WHAT TO DO
Only the count is needed. Count the lines below with the word "PKTSIZE" in them.

DATA FOR THIS EXERCISE

================================

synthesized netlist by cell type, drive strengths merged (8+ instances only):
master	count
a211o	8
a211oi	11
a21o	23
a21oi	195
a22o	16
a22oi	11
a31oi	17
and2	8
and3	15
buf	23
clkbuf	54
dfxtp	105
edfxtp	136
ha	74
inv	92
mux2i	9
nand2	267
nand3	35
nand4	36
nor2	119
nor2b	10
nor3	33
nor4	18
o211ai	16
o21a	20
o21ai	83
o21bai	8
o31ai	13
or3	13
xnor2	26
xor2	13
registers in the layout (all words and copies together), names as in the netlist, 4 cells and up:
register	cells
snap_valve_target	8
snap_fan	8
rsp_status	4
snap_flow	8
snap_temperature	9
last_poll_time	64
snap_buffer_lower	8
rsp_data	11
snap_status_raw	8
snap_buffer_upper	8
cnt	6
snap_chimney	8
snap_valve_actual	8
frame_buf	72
This design comes from an exercise in tuning for small area, a short achievable clock period and few clock cycles per item on the open sky130 flow, not from production work. Where RTL was checked, it was by simulation tests only, not by an equivalence proof against the original. Only the layout flow was run in runs 1 to 3; the RTL was not checked for function there. In every run shown here, the design's own scripts or RTL, not TritonCTS, make the clock network. No driver is modelled on the clock port, so clock power and skew are understated where the tree is cut down; a real chip needs a root buffer or a tree. Power figures rest on the tool's default switching activity, not on a simulated workload.

==> config.mk <==
export PLATFORM = sky130hd
export DESIGN_NAME = pxit_cksum
export DESIGN_NICKNAME = pxit_cksum
export VERILOG_FILES = /design/flow/design.v
export SDC_FILE = /design/flow/constraint.sdc
export NUM_CORES = 4
export LEC_CHECK = 0
export CAP_MARGIN = 20
export CORE_MARGIN = 2
export CORE_UTILIZATION = 30
export PLACE_DENSITY = 0.5
export SLEW_MARGIN = 20
export SYNTH_HIERARCHICAL = 1
export SYNTH_MINIMUM_KEEP_SIZE = 0
==> flow/run.sh <==
#!/bin/bash
# The standard layout with three changes:
# - the ports are buffered by plain buffers instead of the delay buffers
#   buffer_ports picks by default;
# - timing repair is asked for extra setup margin;
# - the clock tree is a single level of buffers (flow/cts_tree.tcl).
set -euo pipefail
export BUFFER_PORTS_ARGS="-buffer_cell sky130_fd_sc_hd__buf_1"
export SETUP_SLACK_MARGIN=11.1
export PRE_CTS_TCL="$(pwd)/flow/cts_tree.tcl"
bash standard.sh finish > standard.log 2>&1
==> design.v <==
module pxit_cksum (
  input             clk,
  input             rst,           
  input             cfg_valid,
  output            cfg_ready,
  input      [31:0] cfg_seeds,
  input             in_valid,
  output            in_ready,
  input       [7:0] in_data,
  output reg        out_valid,
  output     [31:0] out_cksum,     
  output reg        out_ok,
  output     [31:0] poly
);
  localparam PKTSIZE = 337;
  localparam NDATA   = PKTSIZE - 4;    
  function automatic [7:0] xtime(input [7:0] a);
    xtime = {a[6:0], 1'b0} ^ (a[7] ? 8'h87 : 8'h00);
  endfunction
  reg        in_ready_r, cfg_ready_r;
  reg        busy;           
  reg  [2:0] step;           
  reg  [8:0] cnt;            
  reg  [7:0] d_r;            
  reg        v_r;            
  reg        eq_r;           
  reg        c_first;        
  reg        c_ck;           
  reg        g_w0;           
  reg        g_d;            
  reg        g_sh;           
  reg        g_rot;          
  reg        g_hold;         
  assign in_ready  = in_ready_r;
  assign cfg_ready = cfg_ready_r;
  wire take    = in_valid && in_ready_r;
  wire cfg_acc = cfg_valid && cfg_ready_r;
  wire cnt333  = (cnt == NDATA);
  wire cntlast = (cnt == PKTSIZE - 1);
  wire cnt0_n  = v_r ? cntlast : (cnt == 9'd0);    
  wire nx_first = cntlast;
  wire nx_ck    = (cnt >= NDATA - 1) && !cntlast;
  wire cfg_step = busy && step != 3'd0;    
  wire cfg_end  = busy && step == 3'd4;
  wire busy_n   = cfg_acc || (busy && !cfg_end);
  wire step_n   = busy && !cfg_end;          
  wire cfg_ready_n = !busy_n && !take && cnt0_n;
  wire first_n = (busy && !busy_n) ? 1'b1 : busy_n ? 1'b0 : v_r ? nx_first : c_first;
  wire ck_n    = (busy && !busy_n) ? 1'b0 : busy_n ? 1'b0 : v_r ? nx_ck    : c_ck;
  always @(posedge clk) begin
    if (take)
      d_r <= in_data;
    eq_r <= (in_data == d_r);
    if (rst) begin
      in_ready_r  <= 1'b0;
      cfg_ready_r <= 1'b1;
      busy        <= 1'b0;
      step        <= 3'd0;
      cnt         <= 9'd0;
      v_r         <= 1'b0;
      out_valid   <= 1'b0;
    end else begin
      busy        <= busy_n;
      step        <= busy ? step + 3'd1 : 3'd0;
      in_ready_r  <= !cfg_acc && (in_ready_r || cfg_end);
      cfg_ready_r <= cfg_ready_n;
      if (v_r)
        cnt <= cntlast ? 9'd0 : cnt + 9'd1;
      v_r         <= take;
      out_valid   <= v_r && cntlast;
    end
  end
  always @(posedge clk) begin
    if (rst) begin
      c_first <= 1'b1;
      c_ck    <= 1'b0;
      g_w0    <= 1'b0;
      g_d     <= 1'b0;
      g_sh    <= 1'b0;
      g_rot   <= 1'b0;
      g_hold  <= 1'b0;
    end else begin
      c_first <= first_n;
      c_ck    <= ck_n;
      g_w0    <= (take && !first_n && !ck_n) || step_n;
      g_d     <= take && !ck_n;
      g_sh    <= (take && !first_n) || step_n;
      g_rot   <= take && ck_n;
      g_hold  <= !take && !step_n && !cfg_ready_n;
    end
  end
  reg  [7:0] p0, p1, p2, p3;
  reg  [7:0] w0, w1, w2, w3;
  reg        uniform;        
  reg        match;          
  assign poly      = {p3, p2, p1, p0};
  assign out_cksum = {w0, w1, w2, w3};
  wire [7:0] m = (w0 & {8{g_w0}}) ^ (d_r & {8{g_d}});
  wire [7:0]  mx [0:7];
  wire [63:0] mxc;
  assign mx[0] = m;
  genvar j, k, b;
  generate
    for (j = 1; j < 8; j = j + 1) begin : g_x
      assign mx[j] = xtime(mx[j-1]);
    end
    for (j = 0; j < 8; j = j + 1) begin : g_j
      for (b = 0; b < 8; b = b + 1) begin : g_b
        assign mxc[8*b + j] = mx[j][b];
      end
    end
  endgenerate
  wire [31:0] pk = {p3, p2, p1, p0};
  wire [31:0] mp;
  generate
    for (k = 0; k < 4; k = k + 1) begin : g_k
      for (b = 0; b < 8; b = b + 1) begin : g_b
        pxit_cksum_dot u_dot (.c(pk[8*k +: 8]), .v(mxc[8*b +: 8]), .y(mp[8*k + b]));
      end
    end
  endgenerate
  wire [31:0] seeds = {cfg_seeds[7:0], cfg_seeds[15:8], cfg_seeds[23:16], cfg_seeds[31:24]};
  wire [31:0] feed  = ({w1, w2, w3} & {24{g_sh}}) << 8 | ({24'd0, w0} & {32{g_rot}})
                    | ({w0, w1, w2, w3} & {32{g_hold}}) | (seeds & {32{cfg_ready_r}});
  wire [31:0] wn   = feed ^ mp;
  wire        eq_w = (d_r == w0);
  always @(posedge clk) begin
    if (busy && step == 3'd0) begin
      p3 <= 8'd0;
      p2 <= 8'd0;
      p1 <= 8'd0;
      p0 <= 8'd1;
    end else if (cfg_step) begin
      p3 <= p2 ^ mp[31:24];
      p2 <= p1 ^ mp[23:16];
      p1 <= p0 ^ mp[15:8];
      p0 <= mp[7:0];
    end
    {w0, w1, w2, w3} <= wn;
    if (v_r)
      uniform <= c_first || (uniform && eq_r);
    if (v_r && c_ck)
      match <= (cnt333 || match) && eq_w;
    out_ok <= match && eq_w && !(uniform && eq_r);
  end
endmodule
module pxit_cksum_dot (
  input  [7:0] c,
  input  [7:0] v,
  output       y
);
  assign y = ^(c & v);
endmodule
==> constraint.sdc <==
create_clock -name core_clock -period 15.0 [get_ports {clk}]
set_input_delay 3.0000 -clock core_clock [delete_from_list [all_inputs] [get_ports {clk}]]
set_output_delay 3.0000 -clock core_clock [all_outputs]
set_load 0.01 [all_outputs]
==> standard.sh <==
#!/bin/bash
# synth_recipe.tcl (not shown) runs the flow's synth.tcl, then flattens the netlist and writes it again
# the make line also repeats each setting of config.mk as NAME=value (left out here)
make -C /OpenROAD-flow-scripts/flow DESIGN_CONFIG=/design/flow/config.mk WORK_HOME=/design/flow/orfs CLKGATE_MAP_FILE= SYNTH_SCRIPT=/design/flow/synth_recipe.tcl "${@:-finish}"
==> flow/cts_tree.tcl <==
# A shallow clock tree: the clock port drives four clkbuf_16 buffers, each
# placed at the centre of a group of about a quarter of the flip-flops, the
# nearest ones, and driving only that group. Every flip-flop is one buffer away from the clock port, so the tree
# is balanced. Sourced as PRE_CTS_TCL; it stands in for clock_tree_synthesis
# and the rest of the CTS step (placement legalisation, timing repair) runs
# as usual.

proc my_build_clock_tree {} {
  set block [ord::get_db_block]
  set db [ord::get_db]
  set master [$db findMaster sky130_fd_sc_hd__clkbuf_16]
  set clk_net [$block findNet clk]

  # clock pins of the flip-flops on the clock net
  set sinks {}
  foreach it [$clk_net getITerms] {
    if {[$it isInputSignal]} { lappend sinks $it }
  }
  set n [llength $sinks]
  puts "my_build_clock_tree: $n sinks"

  # positions
  set xs {}
  set ys {}
  foreach it $sinks {
    set b [[$it getInst] getBBox]
    lappend xs [expr {([$b xMin] + [$b xMax]) / 2.0}]
    lappend ys [expr {([$b yMin] + [$b yMax]) / 2.0}]
  }

  # four groups of equal size: halves by x, then each half by y
  set ngroups 4
  set assign [lrepeat $n 0]
  set order [lsort -real -indices $xs]
  set half [expr {$n / 2}]
  set left [lrange $order 0 [expr {$half - 1}]]
  set right [lrange $order $half end]
  set g 0
  foreach part [list $left $right] {
    set pys {}
    foreach i $part { lappend pys [lindex $ys $i] }
    set porder [lsort -real -indices $pys]
    set m [expr {[llength $part] / 2}]
    set k 0
    foreach j $porder {
      lset assign [lindex $part $j] [expr {$g + ($k < $m ? 0 : 1)}]
      incr k
    }
    incr g 2
  }
  # then balanced k-means: each group holds at most cap sinks; the sinks
  # that lose most by not getting their nearest group choose first
  set cap [expr {($n + $ngroups - 1) / $ngroups + 2}]
  for {set iter 0} {$iter < 20} {incr iter} {
    set cx {}
    set cy {}
    for {set g 0} {$g < $ngroups} {incr g} {
      set sx 0.0; set sy 0.0; set c 0
      for {set i 0} {$i < $n} {incr i} {
        if {[lindex $assign $i] == $g} {
          set sx [expr {$sx + [lindex $xs $i]}]
          set sy [expr {$sy + [lindex $ys $i]}]
          incr c
        }
      }
      lappend cx [expr {$sx / $c}]
      lappend cy [expr {$sy / $c}]
    }
    if {$iter == 19} break
    set keys {}
    for {set i 0} {$i < $n} {incr i} {
      set ds {}
      for {set g 0} {$g < $ngroups} {incr g} {
        lappend ds [expr {abs([lindex $xs $i] - [lindex $cx $g]) + abs([lindex $ys $i] - [lindex $cy $g])}]
      }
      set sd [lsort -real $ds]
      lappend keys [list $i [expr {[lindex $sd 1] - [lindex $sd 0]}] $ds]
    }
    set count [lrepeat $ngroups 0]
    foreach key [lsort -real -decreasing -index 1 $keys] {
      lassign $key i gain ds
      set best -1
      set bd 1e30
      for {set g 0} {$g < $ngroups} {incr g} {
        if {[lindex $count $g] < $cap && [lindex $ds $g] < $bd} {
          set bd [lindex $ds $g]
          set best $g
        }
      }
      lset assign $i $best
      lset count $best [expr {[lindex $count $best] + 1}]
    }
  }

  # one buffer per group
  for {set g 0} {$g < $ngroups} {incr g} {
    set inst [odb::dbInst_create $block $master "clkbuf_bench_$g"]
    set net [odb::dbNet_create $block "clknet_bench_$g"]
    $net setSigType CLOCK
    [$inst findITerm A] connect $clk_net
    [$inst findITerm X] connect $net
    set w [$master getWidth]
    set h [$master getHeight]
    $inst setLocation [expr {int([lindex $cx $g] - $w / 2)}] [expr {int([lindex $cy $g] - $h / 2)}]
    $inst setPlacementStatus PLACED
    set c 0
    for {set i 0} {$i < $n} {incr i} {
      if {[lindex $assign $i] == $g} {
        set it [lindex $sinks $i]
        $it disconnect
        $it connect $net
        incr c
      }
    }
    puts "my_build_clock_tree: group $g: $c sinks at ([lindex $cx $g], [lindex $cy $g])"
  }
  $clk_net setSigType CLOCK
  set_propagated_clock [all_clocks]
}

rename clock_tree_synthesis my_tritoncts
proc clock_tree_synthesis {args} {
  my_build_clock_tree
}
==> run summary, run 1 <==
run status=no timing/DRC/antenna violations; LEAKAGE=2.50 nW; worst path bufs/invs=1; RSZ-0062 raised after global routing=true; initial antenna violation count=0; Worst Hold Class=flip-flop to flip-flop; port bufs=between 100 and 150; top cells by area, synth=xnor2_1 32%, dfxtp_1 24%, nand2_1 14%; first-pass GRT wire length=~41000 um; most frequent cell after synthesis=nand2_1; Die Span X=roughly 160 um; register area share after synthesis=0.282; simple-gate share of the synthesized area=0.188; core area=approximately 24000 sq um; slowest stage cell, crit path=dfxtp_2; placed instance count=~1400; final setup vio count=0; Post-synth ARST share=0; Post-DP HPWL=19300 um; Yosys reg bits=100; crit end category=output port; Die Area=around 26000 sq um; RD Place Congestion=approximately 0.85; cell count after synthesis=about 930; Layout area overhead=15.5%; Top Family by Delay on Critical Path=flip-flops; number of vias per cell=slightly below 5; share of the synthesized area in the top cell type=0.318; clock latency (worst-skew pair)=0.17 ns; via count=6722; worst slew pin tran=approximately 0.90 ns; syn_nets=between 900 and 1000; Peak VDD IR=roughly 0.053 mV; Final nets=1095; Die Height=162 um; first-pass iteration count of the detailed router=7; post-synthesis cell type count=43; Compound-Gate Fraction of Synth Area=0.0848; Critical Path AT=about 0.90 ns; Final period util=0.260; GRT Total Usage=0.201; most common library cells after synthesis=288 x nand2_1, 271 x xnor2_1, 90 x dfxtp_1, 61 x xor2_1, 42 x inv_1; kind of critical path=flip-flop to output port; # diodes=0; Std-Cell Rows=57; Initial Util=0.306; predominant post-synthesis flop cell=dfxtp_1; Post-synth EDFFs=10; f_max=about 260 MHz; layout cells sized above 1=0.0795; worst clock skew=0.0172 ns; area leader, netlist=xnor2_1; post-synthesis xor/xnor area fraction=0.403; CTS clk-pin slew, worst paths=roughly 0.11 ns; WL per Instance=a little under 20 um; Fillers=between 2000 and 3000; GR Overflow Total=0; vias in the first global route=6300; Metal-1 WL=around 12000 um; Worst slew margin=0.397; Area after DPL=8320 sq um; Worst path max stage delay=just over 0.5 ns; largest net degree at the start of global routing=40; drt initial violations=around 700; Worst setup SP type=flip-flop; quantity of hold-fixing buffers added after cts=0; final hold violation count=0; Power Density=roughly 68 nW/um^2; minimum clock period=~3.9 ns; max layer used=met4; largest family of logic cells by synthesized area=XOR/XNOR gates; fin area=around 8600 sq um; syn avg cell area=8.01 sq um; Routed Wire Length=about 27000 um; met3 routed wirelength=around 1700 um; final slew viol count=0; Post-Synth Adder-Cell Area=0.00838; met2 WL=12100 um; Crit Path Max Fanout=10; # DRC=0; WP data required=between 10 and 15 ns; Yosys warning total=7; max-cap viol count=0; Mapped Area=7460 sq um; boundary pin count=~110; Sum Neg Setup Slack=0 ns; Non-Filler Instances=around 1400; post-synthesis mux area share=0; worst-path cell chain=buf_1; DRT antenna net count=0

================================

RESULT FOR THIS TASK
3